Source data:
------------------------

**src/hdl/i2c_slv_pkg.sv**
```systemverilog
// shared constants and types for the serial bus slave
package i2c_slv_pkg;

    // ----------------------------------------------------------------
    // clock and timing
    // ----------------------------------------------------------------
    localparam int CLK_NS = 4;                 // mclk_i period

    // least time: round up, never below one cycle
    function automatic int cyc_up(input int ns);
        int c;
        c = (ns + CLK_NS - 1) / CLK_NS;
        return (c < 1) ? 1 : c;
    endfunction : cyc_up

    // longest or nominal time: round down, never below one cycle
    function automatic int cyc_dn(input int ns);
        int c;
        c = ns / CLK_NS;
        return (c < 1) ? 1 : c;
    endfunction : cyc_dn

    localparam int FILT_HS_NS = 10;            // spike rejection, high-speed
    localparam int FILT_FS_NS = 50;            // spike rejection, fast mode
    localparam int DLY_HS_NS  = 80;            // sda hold delay, high-speed
    localparam int DLY_FS_NS  = 120;           // sda hold delay, fast mode

    localparam int FILT_W = 4;
    localparam logic [FILT_W-1:0] FILT_HS_CYC = FILT_W'(cyc_up(FILT_HS_NS));
    localparam logic [FILT_W-1:0] FILT_FS_CYC = FILT_W'(cyc_up(FILT_FS_NS));
    localparam int DLY_HS_CYC = cyc_dn(DLY_HS_NS);
    localparam int DLY_FS_CYC = cyc_dn(DLY_FS_NS);

    // ----------------------------------------------------------------
    // protocol constants
    // ----------------------------------------------------------------
    localparam logic [7:0] DEF_ADDR_WR = 8'h80;     // default address, write form
    localparam logic [4:0] MCODE_PFX   = 5'h01;     // master code 0000_1xxx
    localparam logic [3:0] BIT_LAST    = 4'h7;      // count before 8th data bit
    localparam logic [3:0] BIT_ACK     = 4'h8;      // all data bits taken
    localparam logic [7:0] PTR_STEP    = 8'h01;
    localparam logic [7:0] PTR_RST     = 8'h00;
    localparam logic [7:0] RD_ZERO     = 8'h00;

    // ----------------------------------------------------------------
    // types
    // ----------------------------------------------------------------
    typedef enum logic [2:0] {
        S_IDLE,     // bus free, after reset or stop
        S_ADDR,     // taking slave address byte
        S_PTR,      // taking register pointer byte
        S_WDATA,    // taking data bytes
        S_RDATA,    // sending data bytes
        S_SKIP      // ignore until start or stop
    } state_e;

    // register access request toward the register file
    typedef struct packed {
        logic [7:0] addr;   // current pointer
        logic [7:0] wdata;  // byte written
        logic       wr;     // write strobe, one cycle
        logic       rd;     // read strobe, one cycle
    } reg_req_s;

endpackage : i2c_slv_pkg

```
**src/hdl/i2c_line_filter.sv**
```systemverilog
// spike filter for one bus line with selectable rejection width
`timescale 1ns/1ns
`default_nettype none
module i2c_line_filter (
    input  wire logic                         mclk_i,  // system clock
    input  wire logic                         srst_i,  // sync reset
    input  wire logic                         din_i,   // synchronised line
    input  wire logic [i2c_slv_pkg::FILT_W-1:0] thr_i, // reject width, cycles
    output logic                              dout_o   // filtered line
);
    import i2c_slv_pkg::*;

    logic [FILT_W-1:0] cnt_reg;
    logic              dout_reg;

    // output follows only after the input differs for more than thr cycles
    always_ff @(posedge mclk_i) begin
        if (srst_i) begin
            cnt_reg  <= '0;
            dout_reg <= 1'b1;
        end else if (din_i == dout_reg) begin
            cnt_reg  <= '0;
        end else if (cnt_reg >= thr_i) begin
            cnt_reg  <= '0;
            dout_reg <= din_i;
        end else begin
            cnt_reg  <= cnt_reg + FILT_W'(1);
        end
    end

    assign dout_o = dout_reg;

endmodule : i2c_line_filter
`default_nettype wire

```
**src/hdl/i2c_slave_regacc.sv**
```systemverilog
// serial bus slave with auto-incrementing register pointer
// Operation
// - pointer steps by one after every data byte, valid location or not
// - pointer byte naming unimplemented location is not acked, transfer continues
// - read of unimplemented location returns zero byte, pointer still steps
// - reads and writes run over the whole range, pointer wraps
// - writes to unimplemented location dropped and not acked, valid ones stored
// - sda fall while scl high is start, sda rise while scl high stop
// - sda changes only while scl low, one clock pulse per bit
// - bytes are eight bits msb first, ninth bit is receiver acknowledge
// - acknowledging party holds sda low across the whole ack high phase
// - master nack ends read, slave releases sda for stop
// - first byte is 7-bit address plus direction, acked on match
// - own address comes from otp, default write form 80h
// - first write byte loads pointer, later bytes are data
// - read starts at current pointer, left from earlier access
// - any number of bytes between start and stop, no own limit
// - repeated start ends transfer and begins a new one at once
// - master code never acked, switches to high-speed settings
// - stay high-speed until stop, then back to fast settings
// - input spike filter rejects 10ns in high-speed, 50ns in fast
// - sda hold delay for start/stop 80ns high-speed, longer in fast
// - sda start/stop delay 120ns in fast mode, below start hold limit
// - slave only, never holds scl low
`timescale 1ns/1ns
`default_nettype none
module i2c_slave_regacc (
    input  wire logic                    mclk_i,       // system clock 250 MHz
    input  wire logic                    srst_i,       // sync reset, active high
    input  wire logic                    scl_i,        // bus clock pin, input only
    input  wire logic                    sda_i,        // bus data pin level
    output logic                         sda_o,        // bus data drive value
    output logic                         sda_oe_o,     // bus data drive enable
    input  wire logic [6:0]              otp_addr_i,   // programmed own address
    input  wire logic                    otp_valid_i,  // programmed address present
    input  wire logic                    reg_valid_i,  // pointer names implemented reg
    input  wire logic [7:0]              rd_data_i,    // data at pointer
    output i2c_slv_pkg::reg_req_s        reg_req_o,    // register access request
    output logic                         hs_mode_o     // high-speed settings active
);
    import i2c_slv_pkg::*;

    // ----------------------------------------------------------------
    // input synchronisers, filters and sda hold delay
    // ----------------------------------------------------------------
    logic [1:0]            scl_sync_reg;
    logic [1:0]            sda_sync_reg;
    logic                  scl_f;
    logic                  sda_f;
    logic                  hs_reg;
    logic [FILT_W-1:0]     filt_thr;
    logic [DLY_FS_CYC-1:0] dly_reg;
    logic                  sda_d;

    // two flops before any logic looks at the pins
    always_ff @(posedge mclk_i) begin
        if (srst_i) begin
            scl_sync_reg <= 2'h3;
            sda_sync_reg <= 2'h3;
        end else begin
            scl_sync_reg <= {scl_sync_reg[0], scl_i};
            sda_sync_reg <= {sda_sync_reg[0], sda_i};
        end
    end

    assign filt_thr = hs_reg ? FILT_HS_CYC : FILT_FS_CYC;

    i2c_line_filter u_scl_filt (
        .mclk_i (mclk_i),
        .srst_i (srst_i),
        .din_i  (scl_sync_reg[1]),
        .thr_i  (filt_thr),
        .dout_o (scl_f)
    );

    i2c_line_filter u_sda_filt (
        .mclk_i (mclk_i),
        .srst_i (srst_i),
        .din_i  (sda_sync_reg[1]),
        .thr_i  (filt_thr),
        .dout_o (sda_f)
    );

    // delay line bridging the scl fall before start/stop detection
    always_ff @(posedge mclk_i) begin
        if (srst_i) begin
            dly_reg <= '1;
        end else begin
            dly_reg <= {dly_reg[DLY_FS_CYC-2:0], sda_f};
        end
    end

    assign sda_d = hs_reg ? dly_reg[DLY_HS_CYC-1] : dly_reg[DLY_FS_CYC-1];

    // ----------------------------------------------------------------
    // bus event detection
    // ----------------------------------------------------------------
    logic scl_q_reg;
    logic sda_d_q_reg;
    logic scl_rise;
    logic scl_fall;
    logic start_det;
    logic stop_det;

    always_ff @(posedge mclk_i) begin
        if (srst_i) begin
            scl_q_reg   <= 1'b1;
            sda_d_q_reg <= 1'b1;
        end else begin
            scl_q_reg   <= scl_f;
            sda_d_q_reg <= sda_d;
        end
    end

    assign scl_rise  = scl_f & ~scl_q_reg;
    assign scl_fall  = ~scl_f & scl_q_reg;
    // edges of delayed sda with scl high both cycles
    assign start_det = scl_f & scl_q_reg & sda_d_q_reg & ~sda_d;
    assign stop_det  = scl_f & scl_q_reg & ~sda_d_q_reg & sda_d;

    // ----------------------------------------------------------------
    // protocol engine
    // ----------------------------------------------------------------
    state_e     state_reg;
    logic [3:0] bit_cnt_reg;     // rises taken in current byte
    logic [7:0] rx_shift_reg;
    logic [7:0] tx_shift_reg;
    logic [7:0] ptr_reg;
    logic [7:0] wdata_reg;
    logic       ack_ok_reg;      // ack decided at byte end
    logic       chk_valid_reg;   // ack depends on new pointer
    logic       ack_slot_reg;    // inside ninth bit low/high phase
    logic       tx_slot_reg;     // master acks this slot
    logic       data_byte_reg;   // slot follows a data byte
    logic       wr_stb_reg;
    logic       rd_stb_reg;
    logic       sda_oe_reg;
    logic [7:0] rx_byte;
    logic [6:0] own_addr;

    assign rx_byte  = {rx_shift_reg[6:0], sda_f};
    assign own_addr = otp_valid_i ? otp_addr_i : DEF_ADDR_WR[7:1];

    // byte framing, addressing, pointer and acknowledge handling
    always_ff @(posedge mclk_i) begin
        if (srst_i) begin
            state_reg     <= S_IDLE;
            bit_cnt_reg   <= '0;
            rx_shift_reg  <= '0;
            tx_shift_reg  <= '0;
            ptr_reg       <= PTR_RST;
            wdata_reg     <= '0;
            ack_ok_reg    <= 1'b0;
            chk_valid_reg <= 1'b0;
            ack_slot_reg  <= 1'b0;
            tx_slot_reg   <= 1'b0;
            data_byte_reg <= 1'b0;
            wr_stb_reg    <= 1'b0;
            rd_stb_reg    <= 1'b0;
            sda_oe_reg    <= 1'b0;
        end else begin
            wr_stb_reg <= 1'b0;
            rd_stb_reg <= 1'b0;
            if (stop_det) begin
                state_reg    <= S_IDLE;
                sda_oe_reg   <= 1'b0;
                ack_slot_reg <= 1'b0;
            end else if (start_det) begin
                // repeated start restarts framing; pointer is kept
                state_reg    <= S_ADDR;
                bit_cnt_reg  <= '0;
                sda_oe_reg   <= 1'b0;
                ack_slot_reg <= 1'b0;
            end else if (state_reg != S_IDLE) begin
                if (scl_rise) begin
                    if (bit_cnt_reg != BIT_ACK) begin
                        rx_shift_reg <= rx_byte;
                        bit_cnt_reg  <= bit_cnt_reg + 4'h1;
                    end else begin
                        // ninth bit: master answer on sent data
                        bit_cnt_reg <= '0;
                        if (data_byte_reg) begin
                            ptr_reg <= ptr_reg + PTR_STEP;
                        end
                        if (tx_slot_reg && sda_f) begin
                            state_reg <= S_SKIP;
                        end
                    end
                    if (bit_cnt_reg == BIT_LAST) begin
                        ack_ok_reg    <= 1'b0;
                        chk_valid_reg <= 1'b0;
                        tx_slot_reg   <= (state_reg == S_RDATA);
                        data_byte_reg <= (state_reg == S_RDATA) || (state_reg == S_WDATA);
                        case (state_reg)
                            S_ADDR: begin
                                if (rx_byte[7:3] == MCODE_PFX) begin
                                    state_reg <= S_SKIP;
                                end else if (rx_byte[7:1] == own_addr) begin
                                    ack_ok_reg <= 1'b1;
                                    state_reg  <= rx_byte[0] ? S_RDATA : S_PTR;
                                end else begin
                                    state_reg <= S_SKIP;
                                end
                            end
                            S_PTR: begin
                                ptr_reg       <= rx_byte;
                                chk_valid_reg <= 1'b1;
                                state_reg     <= S_WDATA;
                            end
                            S_WDATA: begin
                                wdata_reg  <= rx_byte;
                                ack_ok_reg <= reg_valid_i;
                                wr_stb_reg <= reg_valid_i;
                            end
                            default: begin
                            end
                        endcase
                    end
                end else if (scl_fall) begin
                    if (bit_cnt_reg == BIT_ACK && !ack_slot_reg) begin
                        // enter ninth bit: ack as receiver, release as sender
                        ack_slot_reg <= 1'b1;
                        sda_oe_reg   <= !tx_slot_reg &&
                                        (ack_ok_reg || (chk_valid_reg && reg_valid_i));
                    end else if (ack_slot_reg) begin
                        ack_slot_reg <= 1'b0;
                        sda_oe_reg   <= 1'b0;
                        if (state_reg == S_RDATA) begin
                            // load byte at pointer, zero if unimplemented
                            tx_shift_reg <= reg_valid_i ? rd_data_i : RD_ZERO;
                            sda_oe_reg   <= reg_valid_i ? ~rd_data_i[7] : 1'b1;
                            rd_stb_reg   <= 1'b1;
                        end
                    end else if (state_reg == S_RDATA && bit_cnt_reg != '0) begin
                        // next bit only while scl low
                        tx_shift_reg <= {tx_shift_reg[6:0], 1'b0};
                        sda_oe_reg   <= ~tx_shift_reg[6];
                    end
                end
            end
        end
    end

    // ----------------------------------------------------------------
    // speed mode tracking
    // ----------------------------------------------------------------
    // master code selects high-speed, only stop returns to fast
    always_ff @(posedge mclk_i) begin
        if (srst_i) begin
            hs_reg <= 1'b0;
        end else if (stop_det) begin
            hs_reg <= 1'b0;
        end else if (scl_rise && state_reg == S_ADDR && bit_cnt_reg == BIT_LAST
                     && rx_byte[7:3] == MCODE_PFX) begin
            hs_reg <= 1'b1;
        end
    end

    // ----------------------------------------------------------------
    // outputs
    // ----------------------------------------------------------------
    // open-drain data: only ever pulls low; scl is never driven
    assign sda_o           = 1'b0;
    assign sda_oe_o        = sda_oe_reg;
    assign hs_mode_o       = hs_reg;
    assign reg_req_o.addr  = ptr_reg;
    assign reg_req_o.wdata = wdata_reg;
    assign reg_req_o.wr    = wr_stb_reg;
    assign reg_req_o.rd    = rd_stb_reg;

endmodule : i2c_slave_regacc
`default_nettype wire

```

------------------------

Using the records above, report each line that contains the word "steps" by copying it.

__WORKED SOLUTION__:
// - pointer steps by one after every data byte, valid location or not
// - read of unimplemented location returns zero byte, pointer still steps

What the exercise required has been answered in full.